To achieve this, we initialize an auxiliary matrix dp with the same dimensions as the input matrix plus an extra row and column for padding, filled with zeros. As we iterate through each cell in the original matrix, we update the corresponding cell in the dp matrix. If the current cell in the original matrix is a 1, we look at the dp values of the adjacent cells mentioned previously – top, left, and top-left – and find the minimum value among them. The dp value for the current cell is one more than this minimum value, which reflects the size of the largest square that could be formed up to that cell.

Throughout this process, we track the maximum dp value seen, which corresponds to the size of the largest square of 1s found. Once the entire matrix has been traversed, this maximum value is squared to give the final area of the largest square since the area is the side length squared, and the side length is what the dp matrix stores.

Learn more about Dynamic Programming patterns.

Solution Approach

The implementation of the solution involves initializing a dynamic programming (DP) table named dp. This table dp is a 2D array with the same number of rows and columns as the input matrix, plus one extra for each to provide padding. The padding helps to simplify the code, as it allows us not to have special cases for the first row and first column.

Step-by-Step Implementation:

  1. Initialization: Create a 2D list dp with m + 1 rows and n + 1 columns filled with zeros, where m and n are the row and column counts of the input matrix, respectively. Also, initialize a variable mx to zero; this will hold the length of the largest square's side found during the DP table fill-up.
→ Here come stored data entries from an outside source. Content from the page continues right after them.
==> src/wmt_pkg.sv <==
`timescale 1ns / 1ps
// ----------------------------------------------------------------------------
// wmt_pkg
// Shared widths, status codes, queue word type and saturation helpers for the
// weighted three-axis moment accumulator.
// ----------------------------------------------------------------------------
package wmt_pkg;

    localparam int SAMPLE_W = 16;
    localparam int WEIGHT_W = 16;
    localparam int WT_W     = 32;
    localparam int FM_W     = 48;
    localparam int SM_W     = 64;
    localparam int VW_W     = 32;
    localparam int MEAN_W   = 16;
    localparam int VAR_W    = 32;
    localparam int DIV_W    = 64;
    localparam int DSR_W    = 33;
    localparam int STEP_W   = 6;
    localparam int AXES     = 3;
    localparam int AXIS_W   = 2;
    localparam int PARTS_W  = 2;

    localparam logic [WEIGHT_W-1:0] DOF_RESET   = 16'd256;
    localparam logic [PARTS_W-1:0]  PARTS_NONE  = 2'd0;
    localparam logic [PARTS_W-1:0]  PARTS_MEANS = 2'd1;
    localparam logic [PARTS_W-1:0]  PARTS_ALL   = 2'd2;

    typedef struct packed {
        logic [WT_W-1:0]            wt;
        logic [AXES-1:0][FM_W-1:0]  fm;
        logic [AXES-1:0][SM_W-1:0]  sm;
    } moments_t;

    function automatic logic [MEAN_W-1:0] sat16(input logic [DIV_W-1:0] mag,
                                                 input logic neg);
        logic [MEAN_W-1:0] r;
        logic [DIV_W-1:0]  ng;
        begin
            ng = -mag;
            if (neg)
                r = (mag > 64'd32768) ? 16'h8000 : ng[MEAN_W-1:0];
            else
                r = (mag > 64'd32767) ? 16'h7fff : mag[MEAN_W-1:0];
            return r;
        end
    endfunction

    function automatic logic [VAR_W-1:0] sat32(input logic [DIV_W-1:0] mag,
                                                input logic neg);
        logic [VAR_W-1:0] r;
        logic [DIV_W-1:0] ng;
        begin
            ng = -mag;
            if (neg)
                r = (mag > 64'd2147483648) ? 32'h8000_0000 : ng[VAR_W-1:0];
            else
                r = (mag > 64'd2147483647) ? 32'h7fff_ffff : mag[VAR_W-1:0];
            return r;
        end
    endfunction

endpackage

==> src/wmt_queue.sv <==
`timescale 1ns / 1ps
// ----------------------------------------------------------------------------
// wmt_queue
// Two-entry queue of finished sum sets between accumulator and divider.
// ----------------------------------------------------------------------------
module wmt_queue
    import wmt_pkg::*;
(
    input  logic     clk,
    input  logic     rst_n,
    input  logic     push,
    input  moments_t push_data,
    input  logic     pop,
    output moments_t head,
    output logic     full,
    output logic     empty
);

    moments_t   mem_reg [2];
    logic       wr_ptr_reg;
    logic       rd_ptr_reg;
    logic [1:0] count_reg;

    assign full  = (count_reg == 2'd2);
    assign empty = (count_reg == 2'd0);
    assign head  = mem_reg[rd_ptr_reg];

    always_ff @(posedge clk or negedge rst_n)
    begin
        if (!rst_n)
        begin
            wr_ptr_reg <= 1'b0;
            rd_ptr_reg <= 1'b0;
            count_reg  <= 2'd0;
        end
        else
        begin
            if (push)
                wr_ptr_reg <= !wr_ptr_reg;
            if (pop)
                rd_ptr_reg <= !rd_ptr_reg;
            if (push && !pop)
                count_reg <= count_reg + 2'd1;
            else if (pop && !push)
                count_reg <= count_reg - 2'd1;
        end
    end

    always_ff @(posedge clk)
    begin
        if (push)
            mem_reg[wr_ptr_reg] <= push_data;
    end

endmodule

==> config.mk <==
export PLATFORM = sky130hd
export DESIGN_NAME = wmt_queue
export DESIGN_NICKNAME = d
export VERILOG_FILES = /design/src/wmt_pkg.sv /design/src/wmt_queue.sv
export SDC_FILE = /design/constraint.sdc
export NUM_CORES = 1
export LEC_CHECK = 0
export BUFFER_PORTS_ARGS = -buffer_cell sky130_fd_sc_hd__buf_2
export CORE_AREA = 3 3 285 287
export DETAILED_ROUTE_END_ITERATION = 8
export DIE_AREA = 0 0 288 290
export PLACE_DENSITY_LB_ADDON = 0.15
export SKIP_LAST_GASP = 1
export SLEW_MARGIN = 20
export SYNTH_ARGS = -nofsm -noshare
export SYNTH_HDL_FRONTEND = slang
export SYNTH_SLANG_ARGS = --single-unit
export TNS_END_PERCENT = 20
==> constraint.sdc <==
create_clock -name clk -period 19.8 [get_ports clk]
set_input_delay 2.97 -clock clk [delete_from_list [all_inputs] [get_ports clk]]
set_output_delay 2.97 -clock clk [all_outputs]
set_load 0.02 [all_outputs]
==> report_table.html <==
<table>
<tr><th>Metric</th><th>Value</th></tr>
<tr><th colspan="2">Global route</th></tr>
<tr><td>Number of antenna violations at the first check in global routing</td><td>42</td></tr>
<tr><td>Maximum number of pins on one net before global-route repair</td><td>between 150 and 200</td></tr>
<tr><td>Vias in the first global route</td><td>14870</td></tr>
<tr><td>Total global routing track utilization</td><td>15.81%</td></tr>
<tr><td>Total gr overflow</td><td>0</td></tr>
<tr><td>First-pass GRT wire length</td><td>between 90 and 100 mm</td></tr>
<tr><th colspan="2">Critical path</th></tr>
<tr><td>Crit Reg-Reg Startpoint</td><td>wr_ptr_reg</td></tr>
<tr><td>WP data arrival</td><td>between 4 and 5 ns</td></tr>
<tr><td>Endpoint type of the worst setup path</td><td>output port</td></tr>
<tr><td>Endpoint of the worst-slack reg-to-reg timing path</td><td>mem_reg[1][145]</td></tr>
<tr><td>Most used cell along the critical path</td><td>sky130_fd_sc_hd__buf_4</td></tr>
<tr><td>Type of element launching the critical path</td><td>register</td></tr>
<tr><td>Slowest stage cell, crit path</td><td>sky130_fd_sc_hd__dfrtp_4</td></tr>
<tr><td>Crit-path max FO</td><td>between 70 and 80</td></tr>
<tr><td>Type of the worst setup path</td><td>register to output port</td></tr>
<tr><td>R2r setup slk</td><td>between 15 and 20 ns</td></tr>
<tr><td>Maximum single-stage delay on the critical path</td><td>between 1 and 1.5 ns</td></tr>
<tr><td>Reg2Reg Depth</td><td>3</td></tr>
<tr><td>CP delay by family, top</td><td>buffers and inverters</td></tr>
<tr><td>Data required time at the worst endpoint</td><td>about 17 ns</td></tr>
<tr><td>Crit. Startpoint</td><td>rd_ptr_reg</td></tr>
<tr><td>Cell Chain, Critical Path</td><td>buf_4 &gt; buf_4 &gt; buf_4 &gt; mux2_2 &gt; buf_2</td></tr>
<tr><td>Buffers plus inverters on the worst setup path</td><td>4</td></tr>
<tr><th colspan="2">Routing</th></tr>
<tr><td>Remaining antenna violation count</td><td>0</td></tr>
<tr><td>Number of violations reported at the end of detailed-routing iteration 0</td><td>between 700 and 800</td></tr>
<tr><td>Detailed Route WL</td><td>~68 mm</td></tr>
<tr><td>Drt drc</td><td>0</td></tr>
<tr><td>Drt pass-1 iters</td><td>4</td></tr>
<tr><td>Vias</td><td>around 14000</td></tr>
<tr><td>Avg Vias per Cell</td><td>approximately 4.5</td></tr>
<tr><td>Routed len/inst</td><td>approximately 22 um</td></tr>
<tr><th colspan="2">Synthesis</th></tr>
<tr><td>Share of synthesized registers carrying an async set or reset</td><td>less than 1%</td></tr>
<tr><td>Post-Syn Instances</td><td>approximately 1200</td></tr>
<tr><td>Synthesized area divided by synthesized cell count</td><td>approximately 23 um2</td></tr>
<tr><td>Netlist area before placement</td><td>around 27000 um2</td></tr>
<tr><td>Post-Syn Nets</td><td>about 1500</td></tr>
<tr><td>Number of warnings printed during yosys synthesis</td><td>0</td></tr>
<tr><td>Commonest cells in the synthesized netlist</td><td>736 x sky130_fd_sc_hd__edfxtp_1, 368 x sky130_fd_sc_hd__mux2_2, 36 x sky130_fd_sc_hd__buf_6</td></tr>
<tr><td>Flops &amp; latches, synth</td><td>740</td></tr>
<tr><td>Yosys top cell by area</td><td>sky130_fd_sc_hd__edfxtp_1</td></tr>
<tr><td>Ranking of synthesized cells by area</td><td>sky130_fd_sc_hd__edfxtp_1 82%, sky130_fd_sc_hd__mux2_2 15%, sky130_fd_sc_hd__buf_6 1.5%</td></tr>
<tr><td>Library cell with the highest instance count after synthesis</td><td>sky130_fd_sc_hd__edfxtp_1</td></tr>
<tr><td>Post-synth cell types</td><td>12</td></tr>
<tr><td>Number of synthesized flops with an enable pin</td><td>about 740</td></tr>
<tr><td>Top-area cell type share of the netlist area</td><td>82.28%</td></tr>
<tr><td>Dominant register cell in the synthesized netlist</td><td>sky130_fd_sc_hd__edfxtp_1</td></tr>
<tr><td>Sequential cell area fraction in the yosys report</td><td>82.65%</td></tr>
<tr><th colspan="2">Clocking</th></tr>
<tr><td>Number of sinks on the clock net</td><td>between 700 and 800</td></tr>
<tr><td>Post-CTS setup repair buffer count</td><td>0</td></tr>
<tr><td>Post-CTS resize count</td><td>0</td></tr>
<tr><td>Cell at the root of the clock tree</td><td>sky130_fd_sc_hd__clkbuf_16</td></tr>
<tr><td>Worst skew pair latency</td><td>just over 0.6 ns</td></tr>
<tr><td>Post-CTS clock slew at the launch and capture registers of the worst setup and hold paths</td><td>0.06 ns</td></tr>
<tr><td>Clock tree from TritonCTS</td><td>yes</td></tr>
<tr><td>H-Tree Depth</td><td>3</td></tr>
<tr><td>Clock buffer count from CTS</td><td>~80</td></tr>
<tr><td>Bufs on Longest Clock Path</td><td>3</td></tr>
<tr><td>Count of hold-fix buffers inserted at cts</td><td>0</td></tr>
<tr><th colspan="2">Die</th></tr>
<tr><td>Area enclosed by the die boundary</td><td>between 80000 and 90000 um2</td></tr>
<tr><td>Core outline area</td><td>a little under 80000 um2</td></tr>
<tr><td>Width of the die</td><td>around 290 um</td></tr>
<tr><td>I/O pin total</td><td>approximately 740</td></tr>
<tr><td>Die H</td><td>a little under 300 um</td></tr>
<tr><td>Effective utilization at floorplan</td><td>about 34%</td></tr>
<tr><td>Site Rows</td><td>slightly above 100</td></tr>
<tr><th colspan="2">STA</th></tr>
<tr><td>Final setup violating endpoints</td><td>0</td></tr>
<tr><td>Minimum period implied by the final worst setup slack</td><td>between 7 and 8 ns</td></tr>
<tr><td>Worst-case headroom to the max-slew limit</td><td>26.83%</td></tr>
<tr><td>Worst-Margin Slew</td><td>roughly 1.1 ns</td></tr>
<tr><td>Worst clock skew on the final layout</td><td>0.02715 ns</td></tr>
<tr><td>Total count of hold-check failures in the final report</td><td>0</td></tr>
<tr><td>Period utilization</td><td>between 30% and 40%</td></tr>
<tr><td>Highest attainable clock frequency</td><td>between 100 and 150 MHz</td></tr>
<tr><td>Number of pins exceeding their max-slew limit in the final report</td><td>0</td></tr>
<tr><td>Unrepaired setup endpoints after global routing</td><td>no</td></tr>
<tr><td>Final sum of negative setup slack</td><td>0 ns</td></tr>
<tr><th colspan="2">Placement</th></tr>
<tr><td>HPWL after detailed placement</td><td>just under 50 mm</td></tr>
<tr><td>Placer's final routability congestion estimate</td><td>~0.8</td></tr>
<tr><td>Number of buffer cells added on primary ports</td><td>approximately 740</td></tr>
<tr><th colspan="2">Worst hold path</th></tr>
<tr><td>Startpoint of the lowest-slack hold path</td><td>count_reg[1]</td></tr>
<tr><td>Path class of the lowest-slack min-delay path</td><td>register to register</td></tr>
<tr><td>Capture endpoint of the worst hold path</td><td>count_reg[1]</td></tr>
<tr><td>Hold Path Depth</td><td>1</td></tr>
<tr><th colspan="2">Pwr</th></tr>
<tr><td>Power density over the cells</td><td>~150 nW/um2</td></tr>
<tr><td>Share of total power in the clock network</td><td>27.2%</td></tr>
<tr><td>Reported leakage power</td><td>12.67 nW</td></tr>
<tr><td>Switching power</td><td>about 1.7 mW</td></tr>
<tr><td>Switching fraction of total power</td><td>about a third</td></tr>
<tr><td>Register share of total power</td><td>a little over two fifths</td></tr>
<tr><td>Maximum ir drop on the vdd rail</td><td>approximately 0.11 mV</td></tr>
<tr><td>Combinational group share of total power</td><td>a little under a third</td></tr>
<tr><td>Pwr Total</td><td>between 5 and 6 mW</td></tr>
<tr><td>Design internal power</td><td>between 3 and 4 mW</td></tr>
<tr><th colspan="2">Finish</th></tr>
<tr><td>Largest register FFs</td><td>between 700 and 800</td></tr>
<tr><td>Fraction of layout cells with a size suffix above 1</td><td>about 60%</td></tr>
<tr><td>Final Net Count</td><td>roughly 2300</td></tr>
<tr><td>Filler instances</td><td>7108</td></tr>
<tr><td>Synth-to-layout area growth</td><td>27.30%</td></tr>
<tr><th colspan="2">Run</th></tr>
<tr><td>Max-Cap Viols</td><td>0</td></tr>
<tr><th colspan="2">Run status</th></tr>
<tr><td>Status</td><td>finished clean</td></tr>
</table>
## area by class of cell
type | instances | area, um2 | share of cell area [%]
Timing Repair Buffer | 754 | 3864 | 11.30
Antenna cell | 22 | 55.05 | 0.1610
Inverter | 1 | 3.754 | 0.01098
Tap cell | 1050 | 1314 | 3.842
Clock buffer | 99 | 2137 | 6.250
Clock inverter | 45 | 380.4 | 1.112
Sequential cell | 740 | 22210 | 64.94
Multi-Input combinational cell | 379 | 4237 | 12.39
## power groups by stage
stage               logic [mW]  clock network [mW]  registers [mW]
floorplan                 1.15                   0            2.27
global placement          1.65                   0            2.20
detailed placement        1.65                   0            2.21
CTS                       1.66                1.46            2.18
global route              1.73                1.53            2.20
finish                    1.61                1.42            2.18
## worst max path at each step
stage / slack (ns) / depth (start not counted) / endpoint
6_report: 12.36 / 5 / head[342]
5_1_grt: 12.06 / 5 / head[342]
4_1_cts: 12.22 / 5 / head[342]
3_5_place_dp: 12.92 / 5 / head[342]
3_3_place_gp: 12.95 / 4 / head[231]
2_1_floorplan: 6.81 / 1 / mem_reg[0][0]
## routing by layer
| metal | vias up | GRT usage (%) | part of all wire [%] |
|---|---|---|---|
| li1 | 6292 | - | - |
| met1 | 6822 | 15.99 | 33 |
| met2 | 518 | 28.50 | 54 |
| met3 | 146 | 6.473 | 9.8 |
| met4 | 38 | 6.635 | 2.9 |
| met5 | - | 0 | 0.30 |
## placed cells by master (no fill, tap or decap), types with 2 or more instances in the layout
cell / instances
sky130_fd_sc_hd__buf_12: 3
sky130_fd_sc_hd__buf_2: 741
sky130_fd_sc_hd__buf_4: 9
sky130_fd_sc_hd__bufinv_16: 4
sky130_fd_sc_hd__clkbuf_1: 16
sky130_fd_sc_hd__clkbuf_16: 83
sky130_fd_sc_hd__clkinv_1: 17
sky130_fd_sc_hd__clkinv_2: 14
sky130_fd_sc_hd__clkinv_4: 2
sky130_fd_sc_hd__clkinv_8: 3
sky130_fd_sc_hd__clkinvlp_4: 4
sky130_fd_sc_hd__dfrtp_1: 3
sky130_fd_sc_hd__diode_2: 22
sky130_fd_sc_hd__edfxtp_1: 736
sky130_fd_sc_hd__mux2_2: 368
sky130_fd_sc_hd__nor2_1: 2
sky130_fd_sc_hd__xor2_1: 4
## cell families (layout without fill, tap and decap cells)
group | Yosys count | count (layout) | share of synthesized area (%)
xor+xnor | 5 | 5 | 0.1630
buf+inv | 42 | 899 | 1.616
fa+ha+maj | 1 | 1 | 0.04657
simple gates | 5 | 5 | 0.09783
other cells | 0 | 22 | 0
flops | 740 | 740 | 82.65
mux | 368 | 368 | 15.43
## stage by stage
stage               cells  worst slack (ns)  cell area, um2  util [%]  hold WS [ns]
CTS                  3068             12.22           34140     43.29        0.4912
finish               3090             12.36           34200     43.36        0.4899
floorplan            1161             6.814           26860         -        0.4563
detailed placement   2924             12.92           31620     40.09        0.4794
global route         3084             12.06           34180     43.34        0.5047
global placement     2923             12.95           31600     40.06        0.4725
(Power assumes the default switching activity.)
  2. Iterate through matrix: Using two nested loops, iterate through the matrix. The outer loop goes through each row i, and the inner loop goes through each column j.

  3. DP table update:

    • If the current cell matrix[i][j] is a '1' (a character, not the number 1), update the DP table at dp[i + 1][j + 1]. The reason for i + 1 and j + 1 is to account for the padding; we're essentially shifting the index to ensure the top row and leftmost column in the dp are all zeros).
    • The update is done by taking the minimum of the three adjacent cells — dp[i][j + 1], dp[i + 1][j], and dp[i][j] — and adding 1 to it. This represents the side length of the largest square ending at matrix[i][j].
  4. Track the maximum square side: Update the mx variable with the maximum value of the current dp[i + 1][j + 1] and mx. This keeps track of the largest square side length found so far.

  5. Compute final area: After completing the iteration over the entire matrix, the maximum side length of a square with only 1s is stored in mx. To find the area, simply return mx * mx, which squares the side length to give the area.

Code Analysis:

  • DP table as memoization: The dp matrix is a form of memoization that allows the algorithm to refer to previously computed results and build upon them, which dramatically reduces time complexity from exponential to polynomial.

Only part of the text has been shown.